Draco’s father made an impatient noise and cut in; “I’m not buying today, Mr Borgin, I’m selling…”
Draco quickly got bored of the conversation as his father went on about his work at the Ministry, stepping away as something else caught his eye. It appeared to be a dark branch of wood resembling a skeletal hand on a velvet cushion. Draco had recently read a book about magical properties of certain woods; he wondered what powers this one possessed.
“Father, can I have this?”
“Ah, the Hand of Glory!” exclaimed Mr Borgin, rushing over. Draco grimaced as the man scooped it up with carefully gloved hands, recoiling slightly as he caught a glimpse of something off-white and he realised that actually it wasn’t a peculiar shaped piece of enchanted wood. It was exactly as it seemed. A decaying hand.
“Best friend of thieves and plunderers!” Mr Borgin grinned before turning to Draco’s father. “Your son has fine taste, sir!”
“I hope my son will amount to more than a thief or a plunderer, Borgin,” Draco’s father spat, continuing to speak over the little man as he began to grovel. “Although, at the rate he’s headed, frolicking around with entirely the wrong sort and getting low school marks, that may indeed be all he’s good for,” he drawled, peering down his nose at Draco.
“It’s not my fault, the teachers all have favourites! That Hermione Granger –” Draco began, only to be interrupted by his father bringing his cane down on the ground with a sharp thunk!
“I would’ve thought you’d be ashamed that a girl of no wixen family beat you in every exam!” he snapped with an air of finality.
Draco ducked his head, cheeks burning, ashamed and angry as his father carried on discussing with Mr Borgin. He distracted himself by examining a coil of hangman's rope, and was just admiring the way a cursed opal necklace sparkled when he became aware of the conversation again.
“There is another matter, I thought I might…” his father’s voice trailed off as he leant in to whisper. Mr Borgin’s eyes went wide, and he began nodding frantically.

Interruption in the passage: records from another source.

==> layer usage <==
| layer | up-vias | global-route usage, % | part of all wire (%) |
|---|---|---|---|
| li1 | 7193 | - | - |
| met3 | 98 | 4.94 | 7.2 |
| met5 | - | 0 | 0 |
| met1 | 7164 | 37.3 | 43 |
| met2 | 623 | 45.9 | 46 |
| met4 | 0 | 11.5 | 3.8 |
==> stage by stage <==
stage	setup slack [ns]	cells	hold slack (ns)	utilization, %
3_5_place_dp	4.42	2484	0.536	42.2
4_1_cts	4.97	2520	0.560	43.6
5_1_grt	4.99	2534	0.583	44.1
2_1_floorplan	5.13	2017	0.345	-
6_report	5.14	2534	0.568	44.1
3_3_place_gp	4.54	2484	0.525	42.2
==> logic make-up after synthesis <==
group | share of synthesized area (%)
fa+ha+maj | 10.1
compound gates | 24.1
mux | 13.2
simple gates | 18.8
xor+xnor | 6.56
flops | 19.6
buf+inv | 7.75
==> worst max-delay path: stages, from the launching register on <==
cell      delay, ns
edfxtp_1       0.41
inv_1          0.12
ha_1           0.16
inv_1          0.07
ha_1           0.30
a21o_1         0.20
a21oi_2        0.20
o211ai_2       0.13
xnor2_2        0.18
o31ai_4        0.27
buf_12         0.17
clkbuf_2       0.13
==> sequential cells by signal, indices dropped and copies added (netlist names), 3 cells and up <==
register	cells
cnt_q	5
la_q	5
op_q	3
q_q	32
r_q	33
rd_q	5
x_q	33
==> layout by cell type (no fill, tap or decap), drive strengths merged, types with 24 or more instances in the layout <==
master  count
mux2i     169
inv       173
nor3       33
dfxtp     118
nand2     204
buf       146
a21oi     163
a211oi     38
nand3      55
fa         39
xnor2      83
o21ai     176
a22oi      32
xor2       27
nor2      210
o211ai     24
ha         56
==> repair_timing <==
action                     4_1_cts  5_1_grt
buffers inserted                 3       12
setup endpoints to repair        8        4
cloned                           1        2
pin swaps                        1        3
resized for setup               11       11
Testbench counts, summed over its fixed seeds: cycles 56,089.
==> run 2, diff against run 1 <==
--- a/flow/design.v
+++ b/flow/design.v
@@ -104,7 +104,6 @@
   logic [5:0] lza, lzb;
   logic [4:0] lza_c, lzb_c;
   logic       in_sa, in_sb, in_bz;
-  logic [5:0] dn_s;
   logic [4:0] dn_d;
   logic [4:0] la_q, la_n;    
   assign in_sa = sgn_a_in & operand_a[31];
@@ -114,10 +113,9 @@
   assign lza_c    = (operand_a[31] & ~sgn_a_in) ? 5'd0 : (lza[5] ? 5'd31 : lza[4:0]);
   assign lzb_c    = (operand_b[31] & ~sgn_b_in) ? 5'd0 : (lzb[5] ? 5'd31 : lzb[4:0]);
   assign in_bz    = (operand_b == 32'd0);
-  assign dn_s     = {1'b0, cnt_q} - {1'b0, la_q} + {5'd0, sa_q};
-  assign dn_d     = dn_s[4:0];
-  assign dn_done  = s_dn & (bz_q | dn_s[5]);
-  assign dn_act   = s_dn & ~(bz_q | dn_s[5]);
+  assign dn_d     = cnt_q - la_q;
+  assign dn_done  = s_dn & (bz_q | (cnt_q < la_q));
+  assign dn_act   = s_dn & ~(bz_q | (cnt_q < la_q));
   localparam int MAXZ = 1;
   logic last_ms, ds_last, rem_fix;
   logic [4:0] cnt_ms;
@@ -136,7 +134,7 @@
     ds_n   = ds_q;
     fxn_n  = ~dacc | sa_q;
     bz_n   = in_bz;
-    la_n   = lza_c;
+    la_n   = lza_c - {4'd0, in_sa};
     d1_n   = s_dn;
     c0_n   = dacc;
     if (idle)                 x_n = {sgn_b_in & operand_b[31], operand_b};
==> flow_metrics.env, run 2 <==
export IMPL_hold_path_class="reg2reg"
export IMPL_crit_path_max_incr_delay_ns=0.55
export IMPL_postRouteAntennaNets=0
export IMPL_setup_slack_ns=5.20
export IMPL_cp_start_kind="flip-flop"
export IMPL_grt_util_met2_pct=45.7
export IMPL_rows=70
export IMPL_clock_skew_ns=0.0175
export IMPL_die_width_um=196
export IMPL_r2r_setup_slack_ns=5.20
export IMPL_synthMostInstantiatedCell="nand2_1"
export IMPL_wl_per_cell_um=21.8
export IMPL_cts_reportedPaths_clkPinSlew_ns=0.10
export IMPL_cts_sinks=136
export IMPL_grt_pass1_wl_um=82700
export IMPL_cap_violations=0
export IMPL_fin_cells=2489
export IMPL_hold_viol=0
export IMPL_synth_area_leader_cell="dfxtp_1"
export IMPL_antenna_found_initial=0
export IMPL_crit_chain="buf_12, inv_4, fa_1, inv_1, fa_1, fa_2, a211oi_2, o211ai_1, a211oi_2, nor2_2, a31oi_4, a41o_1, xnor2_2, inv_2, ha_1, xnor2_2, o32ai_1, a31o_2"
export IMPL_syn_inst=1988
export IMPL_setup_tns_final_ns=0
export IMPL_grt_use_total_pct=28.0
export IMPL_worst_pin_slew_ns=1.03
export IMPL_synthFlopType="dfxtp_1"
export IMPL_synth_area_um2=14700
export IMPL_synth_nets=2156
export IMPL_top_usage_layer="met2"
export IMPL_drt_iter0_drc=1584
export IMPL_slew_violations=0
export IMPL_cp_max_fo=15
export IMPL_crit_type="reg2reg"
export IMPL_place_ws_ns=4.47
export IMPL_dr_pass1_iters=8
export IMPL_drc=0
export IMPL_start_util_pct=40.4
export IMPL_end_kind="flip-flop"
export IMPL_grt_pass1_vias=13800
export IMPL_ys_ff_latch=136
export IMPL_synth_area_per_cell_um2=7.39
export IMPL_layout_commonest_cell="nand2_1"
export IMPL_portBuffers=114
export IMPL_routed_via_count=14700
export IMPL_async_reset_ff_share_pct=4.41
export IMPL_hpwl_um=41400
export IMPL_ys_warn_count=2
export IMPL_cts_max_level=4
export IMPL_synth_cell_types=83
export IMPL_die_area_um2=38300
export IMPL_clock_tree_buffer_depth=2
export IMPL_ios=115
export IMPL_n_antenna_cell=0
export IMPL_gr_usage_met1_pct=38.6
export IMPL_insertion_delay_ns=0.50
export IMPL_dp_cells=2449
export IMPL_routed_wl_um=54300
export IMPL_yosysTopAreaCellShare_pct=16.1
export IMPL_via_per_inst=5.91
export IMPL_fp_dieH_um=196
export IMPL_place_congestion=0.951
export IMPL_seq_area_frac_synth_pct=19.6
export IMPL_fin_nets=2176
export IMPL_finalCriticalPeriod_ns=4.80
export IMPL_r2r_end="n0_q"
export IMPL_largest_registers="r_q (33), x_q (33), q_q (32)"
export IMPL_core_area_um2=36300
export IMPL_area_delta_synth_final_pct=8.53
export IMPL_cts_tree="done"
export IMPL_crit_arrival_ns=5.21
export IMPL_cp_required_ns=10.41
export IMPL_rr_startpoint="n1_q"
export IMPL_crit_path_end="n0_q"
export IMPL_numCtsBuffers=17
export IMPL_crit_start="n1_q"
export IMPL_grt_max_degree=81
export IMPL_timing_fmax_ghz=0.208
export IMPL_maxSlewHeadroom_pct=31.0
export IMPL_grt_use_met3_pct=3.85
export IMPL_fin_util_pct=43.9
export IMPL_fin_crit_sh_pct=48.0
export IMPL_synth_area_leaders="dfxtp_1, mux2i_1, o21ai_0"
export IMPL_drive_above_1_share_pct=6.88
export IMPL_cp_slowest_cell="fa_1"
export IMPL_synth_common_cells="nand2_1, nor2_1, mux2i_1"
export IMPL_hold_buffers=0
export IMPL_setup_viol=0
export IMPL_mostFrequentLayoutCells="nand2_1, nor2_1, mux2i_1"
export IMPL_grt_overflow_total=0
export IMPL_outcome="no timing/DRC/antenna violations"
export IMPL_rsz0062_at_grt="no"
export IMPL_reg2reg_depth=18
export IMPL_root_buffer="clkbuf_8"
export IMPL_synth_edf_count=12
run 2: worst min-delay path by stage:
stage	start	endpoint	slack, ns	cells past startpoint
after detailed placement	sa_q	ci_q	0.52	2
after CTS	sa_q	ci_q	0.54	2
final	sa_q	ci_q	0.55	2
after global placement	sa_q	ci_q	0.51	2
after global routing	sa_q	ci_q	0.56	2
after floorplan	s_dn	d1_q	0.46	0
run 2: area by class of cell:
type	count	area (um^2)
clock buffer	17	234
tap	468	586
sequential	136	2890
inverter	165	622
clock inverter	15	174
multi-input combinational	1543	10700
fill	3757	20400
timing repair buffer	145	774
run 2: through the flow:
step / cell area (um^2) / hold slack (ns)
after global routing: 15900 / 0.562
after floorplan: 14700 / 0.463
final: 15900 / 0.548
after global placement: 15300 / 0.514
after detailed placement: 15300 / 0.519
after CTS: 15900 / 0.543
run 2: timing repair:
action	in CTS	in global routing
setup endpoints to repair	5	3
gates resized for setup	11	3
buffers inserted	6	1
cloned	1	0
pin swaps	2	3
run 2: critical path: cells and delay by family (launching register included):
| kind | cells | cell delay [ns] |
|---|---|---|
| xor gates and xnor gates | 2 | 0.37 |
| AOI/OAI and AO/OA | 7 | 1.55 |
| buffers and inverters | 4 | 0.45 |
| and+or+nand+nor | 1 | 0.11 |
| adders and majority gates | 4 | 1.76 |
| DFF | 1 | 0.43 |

“Yes, sir! Of course, sir!” he said with a flourishing deep bow, “If you’ll follow me to the back, it’s heavily warded with your, well, your wards, as you well remember.” Mr Borgin gave a nervous chuckle as he opened the counter gate and gestured for Draco’s father to pass through with a sweeping motion. “Not that I’ve tried to get past them or anything, no, sir!”

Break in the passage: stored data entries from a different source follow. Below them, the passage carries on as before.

Context: an optimization exercise on an open-source flow, tuned for small area and a short achievable clock period. The choices shown serve that exercise and are no tape-out recipe. At most, simulation tests tie the RTL to the original design; equivalence was not proved.

Design mecanum_wheel_mixer_top, start of the top module:
module mecanum_wheel_mixer_top (
  input  logic                    clk_i,
  input  logic                    rst_ni,
  input  logic                    start,
  output logic                    busy,
  input  logic signed [CMD_W-1:0] strafe_cmd_i,
  input  logic signed [CMD_W-1:0] forward_cmd_i,
  input  logic signed [CMD_W-1:0] rotate_cmd_i,
  output logic                    done_o,
  output logic signed [OUT_W-1:0] front_left_power_o,
  output logic signed [OUT_W-1:0] front_right_power_o,
  output logic signed [OUT_W-1:0] back_left_power_o,
  output logic signed [OUT_W-1:0] back_right_power_o,
  input  logic                    psel,
  input  logic                    penable,
  input  logic                    pwrite,
  input  logic [APB_AW-1:0]       paddr,
  input  logic [APB_DW-1:0]       pwdata,
  output logic [APB_DW-1:0]       prdata,
  output logic                    pready
);
  localparam int             NSTEP = QW / 2;
  localparam logic [NSTEP-2:0] CUT  = 3'b111;
  localparam int             CUTN  = 1;
  localparam logic [NSTEP-1:0] FAST = 4'b0111;
  localparam int             NV    = 5 + CUTN + int'(CUT[0]) + int'(CUT[1]) + int'(CUT[2]);
  logic            busy_q;
  logic [MP_W-1:0] min_power;
  logic [NV-1:0]   v_q;
  always_ff @(posedge clk_i or negedge rst_ni) begin
    if (!rst_ni) begin
      busy_q <= 1'b1;
      v_q    <= '0;
    end else begin
      busy_q <= 1'b0;
      v_q    <= {v_q[NV-2:0], start && !busy_q};
    end
  end
  assign busy   = busy_q;
  assign done_o = v_q[NV-1];
  mwm_apb u_apb (
    .clk_i       (clk_i),
    .rst_ni      (rst_ni),
    .psel        (psel),
    .penable     (penable),
    .pwrite      (pwrite),
    .paddr       (paddr),
    .pwdata      (pwdata),
    .prdata      (prdata),
    .pready      (pready),
    .min_power_o (min_power)
  );
  ...
For scale: ~5100 cells after synthesis, ~650 flip-flops, roughly 140 I/O pins, about 0.045 mm^2 of cells after synthesis.
clock: 8.5 ns
lec_check: 0
cap_margin: 20
core_margin: 2
core_utilization: 60
place_density: 0.75
setup_slack_margin: 4.6
slew_margin: 20
run.sh (not shown) runs the stock make flow with config.mk's settings and CLKGATE_MAP_FILE= SYNTH_SCRIPT=/design/flow/synth_recipe.tcl, a recipe that flattens the netlist after the stock synthesis.
Next try:
--- a/flow/design.v
+++ b/flow/design.v
@@ -73,14 +73,13 @@
   input  logic                        clk_i,
   input  logic signed [CMD_W-1:0]     strafe_i,
   input  logic signed [CMD_W-1:0]     forward_i,
   input  logic signed [CMD_W-1:0]     rotate_i,
   output logic [DL-1:0][MAG_W-1:0]    mag_o,    
   output logic [LANES-1:0]            neg_o,    
-  output logic [MAG_W-1:0]            dvs_o,    
-  output logic [QW-1:0]               qtop_o,   
+  output logic [MAG_W-1:0]            top_o,    
   output logic                        tp1_o,    
   output logic                        tfirst_o  
 );
   logic [CMD_W-1:0]        ax, az;
   logic signed [CMD_W-1:0] y_q;
   logic signed [MAG_W-1:0] s_q, d_q;
@@ -111,14 +110,13 @@
     p[LANE_FL] = y + s;
     p[LANE_FR] = y - s;
     p[LANE_BL] = y - d;
     p[LANE_BR] = y + d;
     ay  = y_q[CMD_W-1] ? CMD_W'(-y_q) : CMD_W'(y_q);
     top = MAG_W'(ay) + e_q;
-    dvs_o  = (top > MAG_W'(OUT_LIMIT)) ? top : MAG_W'(OUT_LIMIT);
-    qtop_o = (top > MAG_W'(OUT_LIMIT)) ? QW'(OUT_LIMIT) : QW'(top);
+    top_o = top;
     f1 = (y_q == '0) || (s_q == '0) || (y_q[CMD_W-1] == s_q[MAG_W-1]);
     f2 = (y_q == '0) || (d_q == '0) || (y_q[CMD_W-1] == d_q[MAG_W-1]);
     tp1_o    = tp1_q;
     tfirst_o = tp1_q ? f1 : f2;
   end
   for (genvar l = 0; l < LANES; l++) begin : g_lane
@@ -273,66 +271,69 @@
     .prdata      (prdata),
     .pready      (pready),
     .min_power_o (min_power)
   );
   logic [DL-1:0][MAG_W-1:0] mag, mag_q;
   logic [LANES-1:0]         neg, neg_q;
-  logic [MAG_W-1:0]         dvs, dvs_q;
-  logic [QW-1:0]            qtop, qtop_q;
+  logic [MAG_W-1:0]         top, top_q;
   logic                     tp1, tp1_q, tfirst, tfirst_q;
   mwm_mix u_mix (
     .clk_i    (clk_i),
     .strafe_i (strafe_cmd_i),
     .forward_i(forward_cmd_i),
     .rotate_i (rotate_cmd_i),
     .mag_o    (mag),
     .neg_o    (neg),
-    .dvs_o    (dvs),
-    .qtop_o   (qtop),
+    .top_o    (top),
     .tp1_o    (tp1),
     .tfirst_o (tfirst)
   );
   always_ff @(posedge clk_i) begin
     mag_q    <= mag;
     neg_q    <= neg;
-    dvs_q    <= dvs;
-    qtop_q   <= qtop;
+    top_q    <= top;
     tp1_q    <= tp1;
     tfirst_q <= tfirst;
   end
-  localparam int SB_W = LANES + QW + 2;
+  localparam int SB_W = LANES + 2;
   logic [NSTEP-1:0][DL-1:0][DW-1:0] w;
   logic [NSTEP-1:0][MAG_W-1:0]      dv;
   logic [NSTEP-1:0][D3_W-1:0]       dv3;
   logic [NSTEP-1:0][SB_W-1:0]       sb;
   logic [NSTEP-1:0][DL-1:0][DW-1:0] w_d;
   logic [DL-1:0][DW-1:0] w0;
   logic [D3_W-1:0]       d3;
+  logic [NSTEP-1:0][MAG_W-1:0] dve;
+  logic [MAG_W-1:0]            dve0;
+  assign dve0 = {top_q[MAG_W-1:QW], top_q[QW-1:0] | {QW{!(|top_q[MAG_W-1:QW])}}};
+  for (genvar k = 0; k < NSTEP; k++) begin : g_dve
+    assign dve[k] = {dv[k][MAG_W-1:QW], dv[k][QW-1:0] | {QW{!(|dv[k][MAG_W-1:QW])}}};
+  end
   always_comb begin
     for (int l = 0; l < DL; l++) begin
       w0[l] = (DW'(mag_q[l]) << 8) - DW'(mag_q[l]);
     end
-    d3 = (D3_W'(dvs_q) << 1) + D3_W'(dvs_q);
+    d3 = (D3_W'(dve0) << 1) + D3_W'(dve0);
   end
   if (CUTN != 0) begin : g_cutn
     always_ff @(posedge clk_i) begin
       w[0]   <= w0;
-      dv[0]  <= dvs_q;
+      dv[0]  <= top_q;
       dv3[0] <= d3;
-      sb[0]  <= {neg_q, qtop_q, tp1_q, tfirst_q};
+      sb[0]  <= {neg_q, tp1_q, tfirst_q};
     end
   end else begin : g_nocutn
     assign w[0]   = w0;
-    assign dv[0]  = dvs_q;
+    assign dv[0]  = top_q;
     assign dv3[0] = d3;
-    assign sb[0]  = {neg_q, qtop_q, tp1_q, tfirst_q};
+    assign sb[0]  = {neg_q, tp1_q, tfirst_q};
   end
   for (genvar k = 0; k < NSTEP - 1; k++) begin : g_step
     mwm_div #(.FAST(FAST[k])) u_div (
       .w_i    (w[k]),
-      .dvs_i  (dv[k]),
+      .dvs_i  (dve[k]),
       .dvs3_i (dv3[k]),
       .w_o    (w_d[k])
     );
     if (CUT[k]) begin : g_reg
       always_ff @(posedge clk_i) begin
         w[k+1]   <= w_d[k];
@@ -346,26 +347,27 @@
       assign dv3[k+1] = dv3[k];
       assign sb[k+1]  = sb[k];
     end
   end
   mwm_div #(.FAST(FAST[NSTEP-1])) u_div_last (
     .w_i    (w[NSTEP-1]),
-    .dvs_i  (dv[NSTEP-1]),
+    .dvs_i  (dve[NSTEP-1]),
     .dvs3_i (dv3[NSTEP-1]),
     .w_o    (w_d[NSTEP-1])
   );
   logic [DL-1:0][QW-1:0]    qd;
   logic [LANES-1:0][QW-1:0] q_d, q;
   logic [LANES-1:0]         qn_d, qneg;
   logic [QW-1:0]            qt;
   logic                     qp1, qfirst;
   always_comb begin
     for (int l = 0; l < DL; l++) begin
       qd[l] = w_d[NSTEP-1][l][QW-1:0];
     end
-    {qn_d, qt, qp1, qfirst} = sb[NSTEP-1];
+    {qn_d, qp1, qfirst} = sb[NSTEP-1];
+    qt = dv[NSTEP-1][QW-1:0] | {QW{|dv[NSTEP-1][MAG_W-1:QW]}};
     if (qp1) begin
       q_d[LANE_FL] = qfirst ? qt : qd[0];
       q_d[LANE_FR] = qfirst ? qd[0] : qt;
       q_d[LANE_BL] = qd[1];
       q_d[LANE_BR] = qd[2];
     end else begin
=>
- worst setup slack hardly moves
- count of clock-buffer cells in the layout fell by 1
- cell count barely changes
- clock skew decreases by 9.2 ps
- design area is lower by 0.35%
- maximum frequency hardly moves
- first-iteration DRC count drops by 5.3%
- non-clock buffer count climbs by 18
No functional check of the RTL was part of any run of this note.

“Remember, Draco,” his father uttered over his shoulder, “you’re not to touch a thing. ”
“‘Memememe, mememememe!’” Draco mimicked when he was sure his father was out of earshot, blowing a raspberry in his father’s general direction and feeling his ancestors rolling in their graves.
He sighed, trying to calm down, going back to admiring the cursed jewellery, when there very abruptly came a quiet “Pssst!”
Draco shot upright, glancing in every direction as a chill ran down his spine.“Who – Who’s there?” he asked cautiously, goosebumps spreading when there came no response.
“Show yourself!” he demanded, and very nearly screamed when something came stumbling out of a large, black cabinet. A boy, covered in soot, with… with green eyes and scruffy dark hair.
Draco felt his jaw drop, still reeling from the shock. “Potter?!” he hissed, “What in Merlin’s name are you doing here?”
Harry Potter adjusted his wonky glasses, squinting slightly. “I could ask you the same question, Draco,” he replied hoarsely. “What is this place?”
“Borgin and Burkes, Knockturn Alley,” Draco huffed, crossing his arms and trying to ignore that fluttering feeling he got in his stomach around Harry. He was sure he had to be allergic to him by this point. It was already flaring up, for Merlin’s sake.
“How do I know this isn’t some sort of trick?” Draco asked. “What if you’re just an illusion from this enchanted cabinet, hmm?”
“What?” Harry replied, frowning, clearly baffled.
“One that, oh, I don't know..." Draco shrugged carelessly before jabbing Harry’s chest."Shows you who you’re the most angry with?!”
Harry had the gall to look startled. “Why would you be angry with me?”
“Because you haven’t replied to any of my owls!” Draco seethed. “I thought we were friends, Scarhead!”
“We are – hang on – Scarhead?!” Harry cried.
“Shh!” Draco hissed frantically, “You oaf! They’ll hear you!”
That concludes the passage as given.